--- Available data ---

**src/core/rcbd_pkg.sv**
```systemverilog
// Purpose: shared constants and types of the rx data path
// Assumes: APB with 32-bit data and 12-bit byte addresses
// Notes: bit timing follows the recovered bit clock
package rcbd_pkg;
    // register byte addresses
    localparam logic [11:0] RCBD_CTRL_ADDR = 12'h000;
    localparam logic [11:0] RCBD_STAT_ADDR = 12'h004;
    localparam logic [11:0] RCBD_DATA_ADDR = 12'h008;
    // status field positions
    localparam int RCBD_OVR_BIT = 0;
    localparam int RCBD_FULL_BIT = 1;
    localparam int RCBD_NEMPTY_BIT = 2;
    localparam int RCBD_CNT_LSB = 8;
    // control word width and reset value
    localparam int RCBD_CTRL_W = 19;
    localparam logic [18:0] RCBD_CTRL_RST = 19'h00000;
    // fifo geometry, size field steps of 16 bytes
    localparam int RCBD_AW = 6;
    localparam int RCBD_CW = 7;
    localparam int RCBD_DEPTH_MAX = 64;
    localparam logic [6:0] RCBD_SIZE_STEP = 7'h10;
    localparam logic [3:0] RCBD_LAST_BIT = 4'h7;
    // data operation modes
    typedef enum logic [1:0] {
        RCBD_CONT = 2'b00,
        RCBD_BUF = 2'b01,
        RCBD_PKT = 2'b10,
        RCBD_PKT_ALT = 2'b11
    } rcbd_dmode_e;
    // chip operating modes
    typedef enum logic [1:0] {
        RCBD_SLEEP = 2'b00,
        RCBD_STBY = 2'b01,
        RCBD_RX = 2'b10,
        RCBD_CM_RSVD = 2'b11
    } rcbd_cmode_e;
    // control word: main, interrupt and receive config groups
    typedef struct packed {
        logic [5:0] fifo_thresh;
        logic [1:0] irq1_sel;
        logic [1:0] irq0_sel;
        logic [1:0] fifo_size;
        logic fifo_fill;
        logic fill_method;
        logic bitsync_en;
        rcbd_cmode_e chip_mode;
        rcbd_dmode_e data_mode;
    } rcbd_ctrl_s;
    // demodulator side inputs, outside the mclk domain
    localparam int RCBD_LINK_W = 5;
    typedef struct packed {
        logic raw_data;
        logic sync_data;
        logic recovered_bit_clock;
        logic pattern_match;
        logic rssi_hit;
    } rcbd_link_s;
    // pins towards the host
    typedef struct packed {
        logic data;
        logic irq0;
        logic irq1;
    } rcbd_pins_s;
endpackage : rcbd_pkg

```
**src/core/rcbd_fifo.sv**
```systemverilog
// Purpose: byte fifo with programmable usable depth
// Assumes: push and pop come from mclk logic
// Notes: push when full and pop when empty are ignored
`timescale 1ns/100ps
module rcbd_fifo import rcbd_pkg::*; (
    // clock and reset
    input wire logic mclk,
    input wire logic rst_n,
    // control
    input wire logic flush,
    input wire logic push,
    input wire logic pop,
    input wire logic [1:0] size,
    // data and state
    input wire logic [7:0] wdata,
    output logic [7:0] rdata,
    output logic [RCBD_CW-1:0] count,
    output logic full,
    output logic nempty
);
    typedef struct packed {
        logic [RCBD_DEPTH_MAX-1:0][7:0] mem;
        logic [RCBD_AW-1:0] wp;
        logic [RCBD_AW-1:0] rp;
        logic [RCBD_CW-1:0] cnt;
    } rcbd_fifo_s;
    rcbd_fifo_s st_q;
    rcbd_fifo_s st_d;
    logic [RCBD_CW-1:0] depth;
    // pointer wrap; >= also covers a size shrunk under data
    function automatic logic [RCBD_AW-1:0] nxt(input logic [RCBD_AW-1:0] p, input logic [RCBD_CW-1:0] dp);
        logic [RCBD_CW-1:0] w;
        w = {1'b0, p} + 7'h01;
        nxt = (w >= dp) ? '0 : w[RCBD_AW-1:0];
    endfunction : nxt
    assign depth = RCBD_SIZE_STEP * ({5'h00, size} + 7'h01);
    assign full = st_q.cnt >= depth;
    assign nempty = st_q.cnt != 7'h00;
    assign count = st_q.cnt;
    assign rdata = st_q.mem[st_q.rp];
    // flush beats push and pop
    always_comb begin
        st_d = st_q;
        if (flush) begin
            st_d.wp = '0;
            st_d.rp = '0;
            st_d.cnt = '0;
        end else begin
            if (push && !full) begin
                st_d.mem[st_q.wp] = wdata;
                st_d.wp = nxt(st_q.wp, depth);
            end
            if (pop && nempty) begin
                st_d.rp = nxt(st_q.rp, depth);
            end
            st_d.cnt = st_q.cnt + {6'h00, push && !full} - {6'h00, pop && nempty};
        end
    end
    always_ff @(posedge mclk) begin
        if (!rst_n) begin
            st_q <= '0;
        end else begin
            st_q <= st_d;
        end
    end
endmodule : rcbd_fifo

```
**src/core/rcbd_rx_datapath.sv**
```systemverilog
// Purpose: receive data path, continuous and buffered modes
// Assumes: mclk 100 MHz, far faster than the bit clock
// Notes: packet mode values leave the pins quiet
//
// Design decisions made here: the APB slave port and the register addresses.
`timescale 1ns/100ps
// Summary of operation
// - continuous: bits to data pin, fifo idle
// - no bit sync: raw data, no clock
// - bit sync: clean data, clock on irq1
// - data changes on clock falling edge
// - buffered mode forces bit sync on
// - continuous irq0: sync, rssi or none
// - continuous standby: both irq pins quiet
// - fill starts on sync or fill bit
// - no length limit while fill set
// - full, then overrun drops shifter byte
// - buffered irq0 sources, only not-empty in standby
// - buffered irq1 sources, full/threshold in standby
// - packet handler stays inactive
// - standby readout, partial byte dropped
// - mode 00 continuous, 01 buffered, 1x packet
// - fifo depth 16, 32, 48, 64
// - writing 1 clears overrun and fifo
// - byte-written pulse one bit period
module rcbd_rx_datapath import rcbd_pkg::*; (
    // clock and reset
    input wire logic mclk,
    input wire logic rst_n,
    // apb slave
    input wire logic [11:0] paddr,
    input wire logic psel,
    input wire logic penable,
    input wire logic pwrite,
    input wire logic [31:0] pwdata,
    output logic [31:0] prdata,
    output logic pready,
    output logic pslverr,
    // demodulator and bit synchroniser, asynchronous
    input wire rcbd_link_s link_in,
    // host pins
    output rcbd_pins_s pins_out
);
    typedef struct packed {
        rcbd_ctrl_s ctrl;
        logic ovr;
        logic clk_d;
        logic match_d;
        logic [7:0] bit_to_byte_shifter;
        logic [3:0] nbits;
        logic wb;
        logic dout;
        logic irq0;
        logic irq1;
    } rcbd_st_s;
    rcbd_st_s st_q;
    rcbd_st_s st_d;
    rcbd_link_s lk;
    rcbd_ctrl_s wctrl;
    logic cont;
    logic buf_m;
    logic rx;
    logic stby;
    logic bs_on;
    logic tick;
    logic fall;
    logic filling;
    logic byte_done;
    logic push;
    logic pop;
    logic flush;
    logic wr_acc;
    logic rd_acc;
    logic wr_ctrl;
    logic ovr_clr;
    logic sync_start;
    logic thr;
    logic [7:0] f_rdata;
    logic [RCBD_CW-1:0] f_count;
    logic f_full;
    logic f_nempty;

    // all link inputs cross into mclk before use
    rcbd_sync2 #(.W(RCBD_LINK_W)) u_sync (
        .mclk(mclk),
        .rst_n(rst_n),
        .d(link_in),
        .q(lk)
    );

    // byte storage behind the data register
    rcbd_fifo u_fifo (
        .mclk(mclk),
        .rst_n(rst_n),
        .flush(flush),
        .push(push),
        .pop(pop),
        .size(st_q.ctrl.fifo_size),
        .wdata({st_q.bit_to_byte_shifter[6:0], lk.sync_data}),
        .rdata(f_rdata),
        .count(f_count),
        .full(f_full),
        .nempty(f_nempty)
    );

    // mode decode
    assign cont = st_q.ctrl.data_mode == RCBD_CONT;
    assign buf_m = st_q.ctrl.data_mode == RCBD_BUF;
    assign rx = st_q.ctrl.chip_mode == RCBD_RX;
    assign stby = st_q.ctrl.chip_mode == RCBD_STBY;
    // bit sync forced on in buffered mode
    assign bs_on = st_q.ctrl.bitsync_en || buf_m;

    // bit clock edges seen from mclk
    assign tick = lk.recovered_bit_clock && !st_q.clk_d;
    assign fall = !lk.recovered_bit_clock && st_q.clk_d;

    // apb access decode, zero wait states
    assign wr_acc = psel && penable && pwrite;
    assign rd_acc = psel && penable && !pwrite;
    assign wr_ctrl = wr_acc && paddr == RCBD_CTRL_ADDR;
    assign ovr_clr = wr_acc && paddr == RCBD_STAT_ADDR && pwdata[RCBD_OVR_BIT];
    assign wctrl = rcbd_ctrl_s'(pwdata[RCBD_CTRL_W-1:0]);
    assign pready = 1'b1;

    // sync rising edge opens filling when fill method is 0
    assign sync_start = buf_m && rx && !st_q.ctrl.fill_method && lk.pattern_match && !st_q.match_d;

    // shifter runs only while buffered, receiving and filling
    assign filling = buf_m && rx && st_q.ctrl.fifo_fill;
    assign byte_done = filling && tick && st_q.nbits == RCBD_LAST_BIT;

    // flush: standby to rx, sleep, or overrun clear
    always_comb begin
        flush = ovr_clr;
        if (st_q.ctrl.chip_mode == RCBD_SLEEP) begin
            flush = 1'b1;
        end
        if (wr_ctrl && stby && wctrl.chip_mode == RCBD_RX) begin
            flush = 1'b1;
        end
    end

    // only buffered mode touches the fifo
    assign push = byte_done && !f_full && !flush;
    assign pop = rd_acc && paddr == RCBD_DATA_ADDR && buf_m && (rx || stby);

    // threshold source, high once count passes the threshold
    assign thr = f_count > {1'b0, st_q.ctrl.fifo_thresh};

    // next state of the whole block
    always_comb begin
        st_d = st_q;
        st_d.clk_d = lk.recovered_bit_clock;
        st_d.match_d = lk.pattern_match;
        if (wr_ctrl) begin
            st_d.ctrl = wctrl;
        end
        // hardware set beats software clear of fill
        if (sync_start) begin
            st_d.ctrl.fifo_fill = 1'b1;
        end
        if (ovr_clr) begin
            st_d.ovr = 1'b0;
        end
        // a late byte while full is lost, flag wins
        if (byte_done && f_full) begin
            st_d.ovr = 1'b1;
        end
        // a partial byte never survives leaving rx
        if (!filling) begin
            st_d.nbits = 4'h0;
            st_d.wb = 1'b0;
        end else if (tick) begin
            st_d.bit_to_byte_shifter = {st_q.bit_to_byte_shifter[6:0], lk.sync_data};
            st_d.nbits = byte_done ? 4'h0 : st_q.nbits + 4'h1;
            // held until the next bit clock rise
            st_d.wb = push;
        end
        // data pin: continuous rx only, else held low
        st_d.dout = 1'b0;
        if (cont && rx) begin
            if (!bs_on) begin
                st_d.dout = lk.raw_data;
            end else if (fall) begin
                st_d.dout = lk.sync_data;
            end else begin
                st_d.dout = st_q.dout;
            end
        end
        // interrupt pins; none selected means low
        st_d.irq0 = 1'b0;
        st_d.irq1 = 1'b0;
        case (st_q.ctrl.data_mode)
            RCBD_CONT: begin
                // standby gives neither pin a source
                if (rx) begin
                    case (st_q.ctrl.irq0_sel)
                        2'b00: st_d.irq0 = lk.pattern_match;
                        2'b01: st_d.irq0 = lk.rssi_hit;
                        default: st_d.irq0 = 1'b0;
                    endcase
                    st_d.irq1 = bs_on && lk.recovered_bit_clock;
                end
            end
            RCBD_BUF: begin
                case (st_q.ctrl.irq0_sel)
                    2'b01: st_d.irq0 = rx && st_q.wb;
                    2'b10: st_d.irq0 = (rx || stby) && f_nempty;
                    2'b11: st_d.irq0 = rx && lk.pattern_match;
                    default: st_d.irq0 = 1'b0;
                endcase
                case (st_q.ctrl.irq1_sel)
                    2'b01: st_d.irq1 = (rx || stby) && f_full;
                    2'b10: st_d.irq1 = rx && lk.rssi_hit;
                    2'b11: st_d.irq1 = (rx || stby) && thr;
                    default: st_d.irq1 = 1'b0;
                endcase
            end
            default: begin
                st_d.irq0 = 1'b0;
                st_d.irq1 = 1'b0;
            end
        endcase
    end

    // single state register
    always_ff @(posedge mclk) begin
        if (!rst_n) begin
            st_q <= '0;
            st_q.ctrl <= rcbd_ctrl_s'(RCBD_CTRL_RST);
        end else begin
            st_q <= st_d;
        end
    end

    // read mux; unmapped addresses answer with an error
    always_comb begin
        prdata = 32'h0000_0000;
        pslverr = 1'b0;
        case (paddr)
            RCBD_CTRL_ADDR: prdata[RCBD_CTRL_W-1:0] = st_q.ctrl;
            RCBD_STAT_ADDR: begin
                prdata[RCBD_OVR_BIT] = st_q.ovr;
                prdata[RCBD_FULL_BIT] = f_full;
                prdata[RCBD_NEMPTY_BIT] = f_nempty;
                prdata[RCBD_CNT_LSB +: RCBD_CW] = f_count;
            end
            // fifo is inactive in continuous mode
            RCBD_DATA_ADDR: prdata[7:0] = buf_m ? f_rdata : 8'h00;
            default: pslverr = psel && penable;
        endcase
    end

    assign pins_out = '{data: st_q.dout, irq0: st_q.irq0, irq1: st_q.irq1};
endmodule : rcbd_rx_datapath

```
**src/core/rcbd_sync2.sv**
```systemverilog
// Purpose: two flip-flop level synchroniser
// Assumes: inputs are levels from another clock domain
// Notes: first stage is read by the second stage only
`timescale 1ns/100ps
module rcbd_sync2 import rcbd_pkg::*; #(parameter int W = 1) (
    // clock and reset
    input wire logic mclk,
    input wire logic rst_n,
    // asynchronous levels in, synchronised out
    input wire logic [W-1:0] d,
    output logic [W-1:0] q
);
    typedef struct packed {
        logic [W-1:0] s1;
        logic [W-1:0] s2;
    } rcbd_sy_s;
    rcbd_sy_s st_q;
    rcbd_sy_s st_d;
    // shift chain
    always_comb begin
        st_d.s1 = d;
        st_d.s2 = st_q.s1;
    end
    always_ff @(posedge mclk) begin
        if (!rst_n) begin
            st_q <= '0;
        end else begin
            st_q <= st_d;
        end
    end
    assign q = st_q.s2;
endmodule : rcbd_sync2

```
**config.mk**
```make
export PLATFORM = sky130hd
export DESIGN_NAME = rcbd_rx_datapath
export DESIGN_NICKNAME = d
export VERILOG_FILES = /design/src/core/rcbd_pkg.sv /design/src/core/rcbd_fifo.sv /design/src/core/rcbd_rx_datapath.sv /design/src/core/rcbd_sync2.sv
export SDC_FILE = /design/constraint.sdc
export NUM_CORES = 2
export LEC_CHECK = 0
export ABC_AREA = 1
export ABC_CLOCK_PERIOD_IN_PS = 7980
export BUFFER_PORTS_ARGS = -buffer_cell sky130_fd_sc_hd__buf_2
export CORE_MARGIN = 2
export CORE_UTILIZATION = 61
export DETAILED_ROUTE_END_ITERATION = 12
export PLACE_DENSITY = 0.78
export SLEW_MARGIN = 25
export SYNTH_ARGS = -nofsm -noshare
export SYNTH_HDL_FRONTEND = slang
export SYNTH_SLANG_ARGS = --single-unit
```
**constraint.sdc**
```tcl
create_clock -name mclk -period 7.98 [get_ports mclk]
set_clock_uncertainty 0.05 [all_clocks]
set_input_delay 1.596 -clock mclk [delete_from_list [all_inputs] [get_ports mclk]]
set_output_delay 1.596 -clock mclk [all_outputs]
set_load 0.01 [all_outputs]
```
==> reports/qor.txt <==
Hold-fix buffers, CTS -> 0
Synth Flop Type -> dfxtp_1
arrival time at the worst endpoint -> 4.03 ns
DR vias -> 30.22k
GR Util All Layers -> 0.3602
root buffer cell -> clkbuf_16
Synth top area share -> 0.3979
die width -> 222.3 microns
Initial Utilization -> 0.6142
Core Util, Final -> 0.6535
leak pwr -> 10.87 nW
Tcrit/Tclk final -> 0.7118
register area share after synthesis -> 0.3979
Syn Area/Cell -> 6.839 sq um
worst hold path class -> reg -> reg
synthesis-to-layout area growth -> 6.398%
initial antenna violation count -> 0
vias in the first global route -> 26.81k
Worst-Margin Slew -> 1.166 ns
Setup-failing EPs final -> 0
Worst Setup End Kind -> output port
setup TNS -> 0 ns
Detailed Route WL -> 93220 microns
Pwr Density -> 186.6 mW/mm^2
Filler Cells Inserted -> 4334
Synth Cell Area -> 0.02908 sq mm
H-tree levels -> 2
IO Port Bufs -> 63
Yosys top cell by area -> dfxtp_1
Reg clk slew, reported paths -> 0.06 ns
Routed WL per cell -> 19.81 microns
fmax -> 0.1761 GHz
pin count of the biggest net entering global routing -> 265
Worst EP required -> 6.33 ns
IO Pins -> 91
grt ovf -> 0
Site Rows -> 80
Final Hold Viols -> 0
CP Launch Type -> flop
final RePlAce weighted congestion -> 0.9216
crit path max fanout -> 83
critical path class -> reg -> out
ys async rst share -> 0
Setup Buffers After CTS -> 0
synth top area cells -> dfxtp_1 (40%), nand2_1 (13%), nand4_1 (12%)
Synth Instances -> 4252
number of synthesized register bits -> 578
total of max-cap violations -> 0
drt drc -> 0
Final Max Tran Viols -> 0
synth cell count leaders -> nand2_1 (1030), a21oi_1 (581), dfxtp_1 (578)
worst-skew pair later-pin latency -> 0.64 ns
DRT Pass-1 Iters -> 8
Vias/cell -> 6.422
Final #Nets -> 4126
Longest Clk Path Bufs -> 3
Post-synth EDFFs -> 0
first-pass GRT wire length -> 145700 microns
VDD IR max -> 0.0001701 V
ANT nets after route -> 0
Num CTS Buffers -> 60
Die Area -> 0.04943 sq mm
ANT cells -> 0
status -> complete, no violations
Synth Warn # -> 0
Clock Sinks -> 578
unrepaired setup endpoints after global routing -> no
core footprint -> 0.04735 sq mm
Min Clock Period, post-route -> 5.680 ns
DP HPWL -> 49830 microns
CTS tree -> done
Cell variety after synth -> 38
Die Span Y -> 222.3 microns
relative slew slack -> 0.2226
share of cells above drive strength 1 -> 0.07457
# resized after CTS -> 0
initial drt markers -> 4201
most common cell in the netlist -> nand2_1
-- cells in the final DEF (no fill, tap or decap), types with 2 or more instances in the layout --
cell,netlist,routed
nand2_1,1030,1030
a21oi_1,581,581
dfxtp_1,578,568
nand4_1,544,544
nor2_1,416,415
nand3_1,220,220
o21ai_0,194,194
inv_1,132,131
buf_2,112,63
clkbuf_16,0,61
nor2_2,41,42
ha_1,28,28
nand4_2,27,27
buf_4,24,24
clkbuf_8,0,21
nand3_2,16,15
clkbuf_1,206,15
conb_1,2,14
clkinv_2,0,11
dfxtp_4,0,10
nor3_1,9,9
buf_12,0,8
clkinv_1,7,7
o22ai_1,7,7
or2_2,6,6
xor2_1,6,6
nor2_4,5,5
inv_2,6,3
nor4_1,3,3
nand2_2,2,2
xnor2_1,2,2
o211ai_1,2,2
-- path summary, 6_finish.rpt --
kind	slack [ns]	depth (start not counted)	end	start
min reg2reg	0.36	2	u_sync.q[1]	u_sync.st_d[1]
max	2.30	12	prdata[1]	u_fifo.st_q[8]
min	0.36	2	u_sync.q[1]	u_sync.st_d[1]
max reg2reg	3.66	12	u_fifo.st_q[73]	st_q[26]
-- layer usage --
layer	share of wire	vias up	global-route usage
li1	-	14183	-
met1	0.40	14008	0.4921
met2	0.44	1700	0.5434
met3	0.11	324	0.07564
met4	0.050	0	0.1734
met5	0	-	0
-- state kept, by name (all words and copies together) (netlist names) --
| name | count |
|---|---|
| u_fifo.st_q | 524 |
| u_sync.st_d | 5 |
| u_sync.q | 5 |
| st_q | 34 |
| pins_out | 3 |
| u_fifo.count | 7 |
-- worst max-delay path: stages, from the launching register on --
cell and delay (ns):
dfxtp_4 0.54, inv_4 0.77, buf_4 0.65, nand3_1 0.14, nand3_1 0.11, nand2_1 0.05, a21oi_1 0.43, nand2_1 0.09
nand3_1 0.08, nand2_1 0.15, nand2_1 0.10, nand2_1 0.07, buf_2 0.15
-- layout make-up --
type                       instances  area (sq um)  area share
sequential                       578         11610      0.3752
inverter                         145         560.5     0.01812
multi-input combinational       3162         15360      0.4964
timing repair buffer              96         683.2     0.02208
clock inverter                    12         87.58    0.002831
tap                              615         769.5     0.02487
clock buffer                      97          1872     0.06050
-- power by group --
group | leakage [nW] | switching (mW) | total, mW | internal [mW]
Sequential | 4.66 | 0.00694 | 2.89 | 2.88
Clock | 0.974 | 1.19 | 2.81 | 1.62
Combinational | 5.24 | 0.0593 | 0.0728 | 0.0135
Total | 10.9 | 1.25 | 5.77 | 4.52
-- stage by stage --
step                power (mW)  worst slack, ns  std cells  hold WS, ns  area (sq um)
floorplan                3.009            3.445       4264       0.3405         29120
global placement         3.026            3.057       4593       0.3446         28910
detailed placement       3.026            3.050       4593       0.3499         28910
CTS                      5.778            2.394       4702       0.3602         30870
global route             5.909            2.180       4705       0.3854         30940
finish                   5.773            2.300       4705       0.3554         30940
-- cells by family after synthesis --
| group | after synthesis | synth area share |
|---|---|---|
| XOR/XNOR | 8 | 0.002410 |
| buffers and inverters | 524 | 0.07581 |
| flip-flops | 578 | 0.3979 |
| other | 2 | 0.0002583 |
| adder cells (fa/ha/maj) | 29 | 0.01274 |
| AO/OA/AOI/OAI | 790 | 0.1370 |
| AND/OR/NAND/NOR | 2321 | 0.3738 |
(Power assumes the default switching activity.)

---

# Aim of the exercise
In these entries, some lines may contain the string "pready". Give the number of such lines and nothing more.

# Task output
2